多维度比较染色体核型分析、FISH、CMA、全外显子测序（WES）

这四种技术并非独立存在，而是构成了一个从宏观到微观、从细胞到碱基的遗传学诊断技术谱系。它们的核心差异在于分辨率和检测范围，临床上常需根据具体表型“按需选取，阶梯推进”。

将这四种技术从几个最关键的维度进行对比，它们的层级关系：

1. 分辨率层级（从低到高）

核型分析（5-10 Mb） < FISH（>100 kb，靶向） < CMA（50-100 kb） < WES（1 bp）。

随着分辨率提高，能看到越来越细微的遗传损伤。

2. 检测范围与变异类型

核型分析：像一位全科医生，一次看完23对染色体的宏观结构和数目，但只有大病看得出来。它能发现非整倍体、大片段平衡/不平衡重排。
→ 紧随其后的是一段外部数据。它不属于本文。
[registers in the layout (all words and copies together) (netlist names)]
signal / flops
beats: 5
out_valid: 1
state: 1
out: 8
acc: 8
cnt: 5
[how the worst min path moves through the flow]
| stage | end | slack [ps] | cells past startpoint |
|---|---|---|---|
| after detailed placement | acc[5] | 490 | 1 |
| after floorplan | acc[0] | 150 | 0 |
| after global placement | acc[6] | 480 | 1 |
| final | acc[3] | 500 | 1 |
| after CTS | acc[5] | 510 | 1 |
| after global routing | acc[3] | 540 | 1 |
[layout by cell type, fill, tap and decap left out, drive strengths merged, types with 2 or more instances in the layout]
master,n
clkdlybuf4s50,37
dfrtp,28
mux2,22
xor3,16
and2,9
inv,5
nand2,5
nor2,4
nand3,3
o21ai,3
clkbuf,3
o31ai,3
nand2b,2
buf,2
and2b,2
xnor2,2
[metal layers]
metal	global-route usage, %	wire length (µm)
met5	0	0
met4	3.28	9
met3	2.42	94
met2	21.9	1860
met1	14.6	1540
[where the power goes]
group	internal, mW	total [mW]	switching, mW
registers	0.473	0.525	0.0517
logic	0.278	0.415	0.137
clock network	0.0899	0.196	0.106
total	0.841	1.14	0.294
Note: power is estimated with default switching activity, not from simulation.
## src/rtl/inst_fetch_pkg.sv

```systemverilog
// Shared fetch-stage types: jump encodings, FSM state codes, buffer entry and the NOP word.
package inst_fetch_pkg;

  typedef enum logic [1:0] {
    JUMP_NONE = 2'b00,
    JUMP_JAL  = 2'b01,
    JUMP_JALR = 2'b10,
    JUMP_RSVD = 2'b11
  } jump_e;

  typedef enum logic [1:0] {
    S_IDLE = 2'b00,
    S_REQ  = 2'b01,
    S_DROP = 2'b10
  } fetch_state_e;

  localparam logic [31:0] NOP        = 32'h0000_0013;
  localparam int unsigned BUF_WIDTH  = 64;
  localparam int unsigned BUF_DEPTH  = 2;

  typedef struct packed {
    logic [31:0] pc;
    logic [31:0] inst;
  } fetch_entry_t;

  // The reserved jump code behaves exactly like "no jump".
  function automatic logic is_redirect(input logic branch, input logic [1:0] jump);
    jump_e j;
    j = jump_e'(jump);
    return branch || (j == JUMP_JAL) || (j == JUMP_JALR);
  endfunction

endpackage

```

## src/rtl/inst_fetch_if.sv

```systemverilog
// Instruction-memory request bus plus the decoder-facing instruction stream.
interface inst_fetch_if;
  logic        imem_req;
  logic [31:0] imem_addr;
  logic        imem_ack;
  logic [31:0] imem_rdata;
  logic        inst_valid;
  logic [31:0] inst;
  logic [31:0] inst_pc;
  logic        inst_ready;

  modport master (
    output imem_req, imem_addr, inst_valid, inst, inst_pc,
    input  imem_ack, imem_rdata, inst_ready
  );

  modport slave (
    input  imem_req, imem_addr, inst_valid, inst, inst_pc,
    output imem_ack, imem_rdata, inst_ready
  );
endinterface

```

## src/rtl/inst_fetch_buf.sv

```systemverilog
// Small circular FIFO holding fetched {pc, inst} entries; flush empties it in one cycle.
module fetch_buf #(
  parameter int unsigned      WIDTH     = 64,
  parameter int unsigned      DEPTH     = 2,
  parameter logic [WIDTH-1:0] RESET_VAL = '0
) (
  input  logic                           clk,
  input  logic                           rst,
  input  logic                           flush,
  input  logic                           push,
  input  logic                           pop,
  input  logic [WIDTH-1:0]               din,
  output logic [WIDTH-1:0]               dout,
  output logic [$clog2(DEPTH+1)-1:0]     count
);
  localparam int unsigned AW = (DEPTH > 1) ? $clog2(DEPTH) : 1;
  localparam int unsigned CW = $clog2(DEPTH+1);

  logic [WIDTH-1:0] mem [DEPTH];
  logic [AW-1:0]    rd_ptr;
  logic [AW-1:0]    wr_ptr;
  logic             do_push;
  logic             do_pop;

  assign do_push = push && (count != CW'(DEPTH));
  assign do_pop  = pop && (count != '0);
  assign dout    = mem[rd_ptr];

  function automatic logic [AW-1:0] ptr_next(input logic [AW-1:0] p);
    return (p == AW'(DEPTH - 1)) ? '0 : p + AW'(1);
  endfunction

  always_ff @(posedge clk) begin
    if (rst) begin
      rd_ptr <= '0;
      wr_ptr <= '0;
      count  <= '0;
      for (int unsigned i = 0; i < DEPTH; i++) mem[i] <= RESET_VAL;
    end else if (flush) begin
      rd_ptr <= '0;
      wr_ptr <= '0;
      count  <= '0;
    end else begin
      if (do_push) begin
        mem[wr_ptr] <= din;
        wr_ptr      <= ptr_next(wr_ptr);
      end
      if (do_pop) rd_ptr <= ptr_next(rd_ptr);
      if (do_push && !do_pop)      count <= count + CW'(1);
      else if (!do_push && do_pop) count <= count - CW'(1);
    end
  end
endmodule

```

## src/rtl/inst_fetch.sv

```systemverilog
// Fetch stage: one-outstanding-request instruction fetcher with redirect handling and a 2-entry buffer.
module inst_fetch
  import inst_fetch_pkg::*;
#(
  parameter logic [31:0] RESET_PC = 32'h0000_0000
) (
  input  logic             clk,
  input  logic             rst,
  input  logic             branch_taken,
  input  logic [1:0]       jump,
  input  logic [31:0]      tgt_pc,
  input  logic             stall,
  inst_fetch_if.master     bus
);
  fetch_state_e state, state_nx;
  logic [31:0]  pc, pc_nx;
  logic [31:0]  addr, addr_nx;
  logic [31:0]  tgt_aligned;
  logic         redirect;
  logic         push;
  logic         pop;
  logic [1:0]   count;
  logic [1:0]   count_post;
  fetch_entry_t head;
  fetch_entry_t wdata;

  assign redirect    = is_redirect(branch_taken, jump);
  assign tgt_aligned = tgt_pc & ~32'd3;
  assign pop         = (count != 2'd0) && bus.inst_ready && !redirect;
  assign count_post  = count + 2'd1 - {1'b0, pop};
  assign wdata       = '{pc: pc, inst: bus.imem_rdata};

  always_comb begin
    state_nx = state;
    pc_nx    = pc;
    addr_nx  = addr;
    push     = 1'b0;
    unique case (state)
      S_IDLE: begin
        if (redirect) begin
          pc_nx = tgt_aligned;
        end else if (!stall && count < 2'd2) begin
          state_nx = S_REQ;
          addr_nx  = pc;
        end
      end
      S_REQ: begin
        if (redirect) begin
          pc_nx    = tgt_aligned;
          state_nx = bus.imem_ack ? S_IDLE : S_DROP;
        end else if (bus.imem_ack) begin
          push  = 1'b1;
          pc_nx = pc + 32'd4;
          // Back-to-back issue keeps the bus busy without an IDLE bubble.
          if (count_post < 2'd2 && !stall) addr_nx = pc + 32'd4;
          else                             state_nx = S_IDLE;
        end
      end
      S_DROP: begin
        if (redirect)     pc_nx    = tgt_aligned;
        if (bus.imem_ack) state_nx = S_IDLE;
      end
      default: state_nx = S_IDLE;
    endcase
  end

  always_ff @(posedge clk) begin
    if (rst) begin
      state <= S_IDLE;
      pc    <= RESET_PC;
      addr  <= RESET_PC;
    end else begin
      state <= state_nx;
      pc    <= pc_nx;
      addr  <= addr_nx;
    end
  end

  fetch_buf #(
    .WIDTH    (BUF_WIDTH),
    .DEPTH    (BUF_DEPTH),
    .RESET_VAL({RESET_PC, NOP})
  ) u_buf (
    .clk  (clk),
    .rst  (rst),
    .flush(redirect),
    .push (push),
    .pop  (pop),
    .din  (wdata),
    .dout (head),
    .count(count)
  );

  // Outputs are forced to their idle values for the whole time rst is high.
  assign bus.imem_req   = !rst && (state != S_IDLE);
  assign bus.imem_addr  = rst ? RESET_PC : addr;
  assign bus.inst_valid = !rst && (count != 2'd0);
  assign bus.inst       = rst ? NOP : head.inst;
  assign bus.inst_pc    = rst ? RESET_PC : head.pc;
endmodule

```

## src/flat_wrapper.sv

```systemverilog
// flat-port wrapper written by rule: the top's interface ports become plain ports
module inst_fetch_flat import inst_fetch_pkg::*;
#(
  parameter logic [31:0] RESET_PC = 32'h0000_0000
)
  (clk, rst, branch_taken, jump, tgt_pc, stall, bus_imem_req, bus_imem_addr, bus_inst_valid, bus_inst, bus_inst_pc, bus_imem_ack, bus_imem_rdata, bus_inst_ready);
  inst_fetch_if bus_i ();
  input  logic clk;
  input  logic rst;
  input  logic branch_taken;
  input  logic [1:0] jump;
  input  logic [31:0] tgt_pc;
  input  logic stall;
  output wire logic [$bits(bus_i.imem_req)-1:0] bus_imem_req;
  output wire logic [$bits(bus_i.imem_addr)-1:0] bus_imem_addr;
  output wire logic [$bits(bus_i.inst_valid)-1:0] bus_inst_valid;
  output wire logic [$bits(bus_i.inst)-1:0] bus_inst;
  output wire logic [$bits(bus_i.inst_pc)-1:0] bus_inst_pc;
  input wire logic [$bits(bus_i.imem_ack)-1:0] bus_imem_ack;
  input wire logic [$bits(bus_i.imem_rdata)-1:0] bus_imem_rdata;
  input wire logic [$bits(bus_i.inst_ready)-1:0] bus_inst_ready;
  assign bus_imem_req = bus_i.imem_req;
  assign bus_imem_addr = bus_i.imem_addr;
  assign bus_inst_valid = bus_i.inst_valid;
  assign bus_inst = bus_i.inst;
  assign bus_inst_pc = bus_i.inst_pc;
  assign bus_i.imem_ack = bus_imem_ack;
  assign bus_i.imem_rdata = bus_imem_rdata;
  assign bus_i.inst_ready = bus_inst_ready;
  inst_fetch #(.RESET_PC(RESET_PC)) u_core (.clk(clk), .rst(rst), .branch_taken(branch_taken), .jump(jump), .tgt_pc(tgt_pc), .stall(stall), .bus(bus_i));
endmodule
```
## config.mk

```make
export PLATFORM = sky130hd
export DESIGN_NAME = mdu_iter
export DESIGN_NICKNAME = d
export VERILOG_FILES = /design/src/rtl/mdu_iter.sv
export SDC_FILE = /design/constraint.sdc
export NUM_CORES = 2
export LEC_CHECK = 0
export ABC_AREA = 1
export BUFFER_PORTS_ARGS = -buffer_cell sky130_fd_sc_hd__buf_2
export CAP_MARGIN = 20
export CORE_MARGIN = 3
export CORE_UTILIZATION = 40
export DETAILED_ROUTE_END_ITERATION = 6
export GPL_TIMING_DRIVEN = 0
export PLACE_DENSITY = 0.6
export REMOVE_ABC_BUFFERS = 1
export SLEW_MARGIN = 10
export SYNTH_ARGS = -nofsm -noshare
export SYNTH_HDL_FRONTEND = slang
export SYNTH_SLANG_ARGS = --single-unit
```

## constraint.sdc

```tcl
create_clock -name clk -period 21.4 [get_ports clk]
set_input_delay 4.28 -clock clk [delete_from_list [all_inputs] [get_ports clk]]
set_output_delay 4.28 -clock clk [all_outputs]
set_load 0.02 [all_outputs]
```
File: config.mk
export PLATFORM = sky130hd
export DESIGN_NAME = serial_mag_comp
export DESIGN_NICKNAME = d
export VERILOG_FILES = /design/src/rtl/serial_mag_comp.sv
export SDC_FILE = /design/constraint.sdc
export NUM_CORES = 1
export LEC_CHECK = 0
export ABC_AREA = 1
export CAP_MARGIN = 10
export CORE_MARGIN = 1.5
export CORE_UTILIZATION = 49
export CTS_BUF_LIST = sky130_fd_sc_hd__clkbuf_4 sky130_fd_sc_hd__clkbuf_8
export DETAILED_ROUTE_END_ITERATION = 8
export PLACE_DENSITY = 0.82
export REMOVE_ABC_BUFFERS = 1
export SLEW_MARGIN = 40
export SYNTH_ARGS = -nofsm -noshare
export SYNTH_HDL_FRONTEND = slang
export SYNTH_SLANG_ARGS = --single-unit
export TNS_END_PERCENT = 30
File: constraint.sdc
create_clock -name clk -period 2.2 [get_ports clk]
set_clock_uncertainty 0.2 [all_clocks]
set_input_delay 0.55 -clock clk [delete_from_list [all_inputs] [get_ports clk]]
set_output_delay 0.55 -clock clk [all_outputs]
set_load 0.01 [all_outputs]
<file path="src/rtl/miriscv_lsu_if.sv">
// Purpose : bundles of the LSU core-side and memory-side signals.
// Latency : n/a (signal bundles only).
// Backpressure: core side stalls on lsu_stall_req_o; memory side completes on data_rvalid_i.
//
// miriscv_lsu_core_if : decoder/ALU request in, stall/result/error out.
//    master = core pipeline, slave = LSU.
// miriscv_lsu_mem_if  : word-addressed data memory port.
//    master = LSU, slave = data memory.

interface miriscv_lsu_core_if;
   logic        lsu_req_i;
   logic        lsu_we_i;
   logic [2:0]  lsu_size_i;
   logic [31:0] lsu_addr_i;
   logic [31:0] lsu_data_i;
   logic        lsu_stall_req_o;
   logic [31:0] lsu_data_o;
   logic        lsu_err_o;

   modport master (
      output lsu_req_i, lsu_we_i, lsu_size_i, lsu_addr_i, lsu_data_i,
      input  lsu_stall_req_o, lsu_data_o, lsu_err_o
   );
   modport slave (
      input  lsu_req_i, lsu_we_i, lsu_size_i, lsu_addr_i, lsu_data_i,
      output lsu_stall_req_o, lsu_data_o, lsu_err_o
   );
endinterface

interface miriscv_lsu_mem_if;
   logic        data_req_o;
   logic        data_we_o;
   logic [3:0]  data_be_o;
   logic [31:0] data_addr_o;
   logic [31:0] data_wdata_o;
   logic        data_rvalid_i;
   logic [31:0] data_rdata_i;

   modport master (
      output data_req_o, data_we_o, data_be_o, data_addr_o, data_wdata_o,
      input  data_rvalid_i, data_rdata_i
   );
   modport slave (
      input  data_req_o, data_we_o, data_be_o, data_addr_o, data_wdata_o,
      output data_rvalid_i, data_rdata_i
   );
endinterface

</file>
<file path="src/rtl/miriscv_lsu.sv">
// Purpose : miriscv load/store unit, one access at a time on a word-addressed data port.
// Latency : 3 cycles with zero-wait memory (IDLE, BUSY, DONE), +1 per wait cycle; illegal access 2 cycles.
// Backpressure: holds the core via combinational lsu_stall_req_o until DONE; waits on data_rvalid_i in BUSY.
//
// Ports:
//    clk_i, rst_i : clock (rising edge), synchronous active-high reset
//    core         : request (req/we/size/addr/data), stall, extended load result, error pulse
//    mem          : req/we/be/addr/wdata out, rvalid/rdata in

module miriscv_lsu (
   input  logic                    clk_i,
   input  logic                    rst_i,
   miriscv_lsu_core_if.slave       core,
   miriscv_lsu_mem_if.master       mem
);

   localparam logic [2:0] LDST_B  = 3'd0;
   localparam logic [2:0] LDST_H  = 3'd1;
   localparam logic [2:0] LDST_W  = 3'd2;
   localparam logic [2:0] LDST_BU = 3'd4;
   localparam logic [2:0] LDST_HU = 3'd5;

   typedef enum logic [1:0] {IDLE, BUSY, DONE} state_t;

   state_t      state;
   logic [2:0]  size_q;
   logic [1:0]  off_q;
   logic        req_q;
   logic        we_q;
   logic [3:0]  be_q;
   logic [31:0] addr_q;
   logic [31:0] wdata_q;
   logic [31:0] rdata_q;
   logic        err_q;

   logic        legal;
   logic [3:0]  be_nxt;
   logic [31:0] wdata_nxt;
   logic [7:0]  ld_byte;
   logic [15:0] ld_half;
   logic [31:0] ld_ext;

   // Legality of the request as presented in IDLE.
   always_comb begin
      legal = 1'b0;
      case (core.lsu_size_i)
         LDST_B:  legal = 1'b1;
         LDST_H:  legal = ~core.lsu_addr_i[0];
         LDST_W:  legal = (core.lsu_addr_i[1:0] == 2'b00);
         LDST_BU: legal = ~core.lsu_we_i;
         LDST_HU: legal = ~core.lsu_we_i & ~core.lsu_addr_i[0];
         default: legal = 1'b0;
      endcase
   end

   // Store data is replicated across lanes so the byte enables alone pick the target bytes.
   always_comb begin
      be_nxt    = 4'b1111;
      wdata_nxt = 32'h0;
      if (core.lsu_we_i) begin
         case (core.lsu_size_i)
            LDST_B: begin
               be_nxt    = 4'b0001 << core.lsu_addr_i[1:0];
               wdata_nxt = {4{core.lsu_data_i[7:0]}};
            end
            LDST_H: begin
               be_nxt    = core.lsu_addr_i[1] ? 4'b1100 : 4'b0011;
               wdata_nxt = {2{core.lsu_data_i[15:0]}};
            end
            default: begin
               be_nxt    = 4'b1111;
               wdata_nxt = core.lsu_data_i;
            end
         endcase
      end
   end

   // Load lane extraction uses the offset latched in IDLE, not the live address.
   always_comb begin
      ld_byte = mem.data_rdata_i[{off_q, 3'b000} +: 8];
      ld_half = mem.data_rdata_i[{off_q[1], 4'b0000} +: 16];
      case (size_q)
         LDST_B:  ld_ext = {{24{ld_byte[7]}}, ld_byte};
         LDST_BU: ld_ext = {24'h0, ld_byte};
         LDST_H:  ld_ext = {{16{ld_half[15]}}, ld_half};
         LDST_HU: ld_ext = {16'h0, ld_half};
         default: ld_ext = mem.data_rdata_i;
      endcase
   end

   always_ff @(posedge clk_i) begin
      if (rst_i) begin
         state   <= IDLE;
         size_q  <= 3'd0;
         off_q   <= 2'd0;
         req_q   <= 1'b0;
         we_q    <= 1'b0;
         be_q    <= 4'd0;
         addr_q  <= 32'h0;
         wdata_q <= 32'h0;
         rdata_q <= 32'h0;
         err_q   <= 1'b0;
      end else begin
         case (state)
            IDLE: begin
               if (core.lsu_req_i) begin
                  if (legal) begin
                     size_q  <= core.lsu_size_i;
                     off_q   <= core.lsu_addr_i[1:0];
                     we_q    <= core.lsu_we_i;
                     be_q    <= be_nxt;
                     addr_q  <= {core.lsu_addr_i[31:2], 2'b00};
                     wdata_q <= wdata_nxt;
                     req_q   <= 1'b1;
                     state   <= BUSY;
                  end else begin
                     // No memory access; only an errored load clears the result.
                     err_q <= 1'b1;
                     if (!core.lsu_we_i)
                        rdata_q <= 32'h0;
                     state <= DONE;
                  end
               end
            end
            BUSY: begin
               if (mem.data_rvalid_i) begin
                  req_q <= 1'b0;
                  if (!we_q)
                     rdata_q <= ld_ext;
                  state <= DONE;
               end
            end
            DONE: begin
               err_q <= 1'b0;
               state <= IDLE;
            end
            default: state <= IDLE;
         endcase
      end
   end

   assign core.lsu_stall_req_o = ~rst_i &
                                 (((state == IDLE) & core.lsu_req_i) | (state == BUSY));
   assign core.lsu_data_o      = rdata_q;
   assign core.lsu_err_o       = err_q;

   assign mem.data_req_o   = req_q;
   assign mem.data_we_o    = we_q;
   assign mem.data_be_o    = be_q;
   assign mem.data_addr_o  = addr_q;
   assign mem.data_wdata_o = wdata_q;

endmodule
</file>
<file path="src/flat_wrapper.sv">
// flat-port wrapper written by rule: the top's interface ports become plain ports
module miriscv_lsu_flat 
  (clk_i, rst_i, core_lsu_req_i, core_lsu_we_i, core_lsu_size_i, core_lsu_addr_i, core_lsu_data_i, core_lsu_stall_req_o, core_lsu_data_o, core_lsu_err_o, mem_data_req_o, mem_data_we_o, mem_data_be_o, mem_data_addr_o, mem_data_wdata_o, mem_data_rvalid_i, mem_data_rdata_i);
  miriscv_lsu_core_if core_i ();
  miriscv_lsu_mem_if mem_i ();
  input  logic clk_i;
  input  logic rst_i;
  input wire logic [$bits(core_i.lsu_req_i)-1:0] core_lsu_req_i;
  input wire logic [$bits(core_i.lsu_we_i)-1:0] core_lsu_we_i;
  input wire logic [$bits(core_i.lsu_size_i)-1:0] core_lsu_size_i;
  input wire logic [$bits(core_i.lsu_addr_i)-1:0] core_lsu_addr_i;
  input wire logic [$bits(core_i.lsu_data_i)-1:0] core_lsu_data_i;
  output wire logic [$bits(core_i.lsu_stall_req_o)-1:0] core_lsu_stall_req_o;
  output wire logic [$bits(core_i.lsu_data_o)-1:0] core_lsu_data_o;
  output wire logic [$bits(core_i.lsu_err_o)-1:0] core_lsu_err_o;
  output wire logic [$bits(mem_i.data_req_o)-1:0] mem_data_req_o;
  output wire logic [$bits(mem_i.data_we_o)-1:0] mem_data_we_o;
  output wire logic [$bits(mem_i.data_be_o)-1:0] mem_data_be_o;
  output wire logic [$bits(mem_i.data_addr_o)-1:0] mem_data_addr_o;
  output wire logic [$bits(mem_i.data_wdata_o)-1:0] mem_data_wdata_o;
  input wire logic [$bits(mem_i.data_rvalid_i)-1:0] mem_data_rvalid_i;
  input wire logic [$bits(mem_i.data_rdata_i)-1:0] mem_data_rdata_i;
  assign core_i.lsu_req_i = core_lsu_req_i;
  assign core_i.lsu_we_i = core_lsu_we_i;
  assign core_i.lsu_size_i = core_lsu_size_i;
  assign core_i.lsu_addr_i = core_lsu_addr_i;
  assign core_i.lsu_data_i = core_lsu_data_i;
  assign core_lsu_stall_req_o = core_i.lsu_stall_req_o;
  assign core_lsu_data_o = core_i.lsu_data_o;
  assign core_lsu_err_o = core_i.lsu_err_o;
  assign mem_data_req_o = mem_i.data_req_o;
  assign mem_data_we_o = mem_i.data_we_o;
  assign mem_data_be_o = mem_i.data_be_o;
  assign mem_data_addr_o = mem_i.data_addr_o;
  assign mem_data_wdata_o = mem_i.data_wdata_o;
  assign mem_i.data_rvalid_i = mem_data_rvalid_i;
  assign mem_i.data_rdata_i = mem_data_rdata_i;
  miriscv_lsu u_core (.clk_i(clk_i), .rst_i(rst_i), .core(core_i), .mem(mem_i));
endmodule
</file>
CMA：像一位放射科专家，给全基因组的拷贝数拍一张精细片子，专看大至微小的CNV和UPD，但完全忽略片子中骨头的错位（平衡重排）。

FISH：像一个专病医生，只看一个器官（特定基因位点），能确认该部位有无微缺失/重复或断裂，快速且精准。

WES：像一位分子病理学家，只精读所有基因的“说明书正文”（外显子），寻找各种错别字和缺词添词（点突变、小InDel），也能推算某些段落是否整段丢失（CNV分析）。

3. 对平衡性结构变异的检测能力

这是技术选择的一个关键分水岭。只有核型分析能可靠检出平衡易位和倒位。CMA和基于拷贝数分析的FISH对此完全盲视，标准WES也无法检测。因此，对于反复流产、需要排查配偶有无平衡易位的情况，核型分析是不可被替代的。

4. 临床实用阶梯策略

面对一个病因不明的患者，一个经典高效的思考路径是：第一层，宏观排查：当临床高度怀疑染色体数目或大片断异常（如典型唐氏面容、多发结构畸形合并语言运动全面落后）时，核型分析是基础。第二层，亚微观扫描：若核型分析正常，但患者存在不明原因的发育迟缓、自闭症或多发先天畸形，下一步应直接选用CMA，寻找致病性微缺失/重复。这是目前该领域的一线建议。第三层，序列深究：如果CMA仍为阴性，而患者表型复杂，高度指向单基因病（如存在代谢异常、特殊面容、多系统受累），则启动WES，在基因编码序列中寻找病因。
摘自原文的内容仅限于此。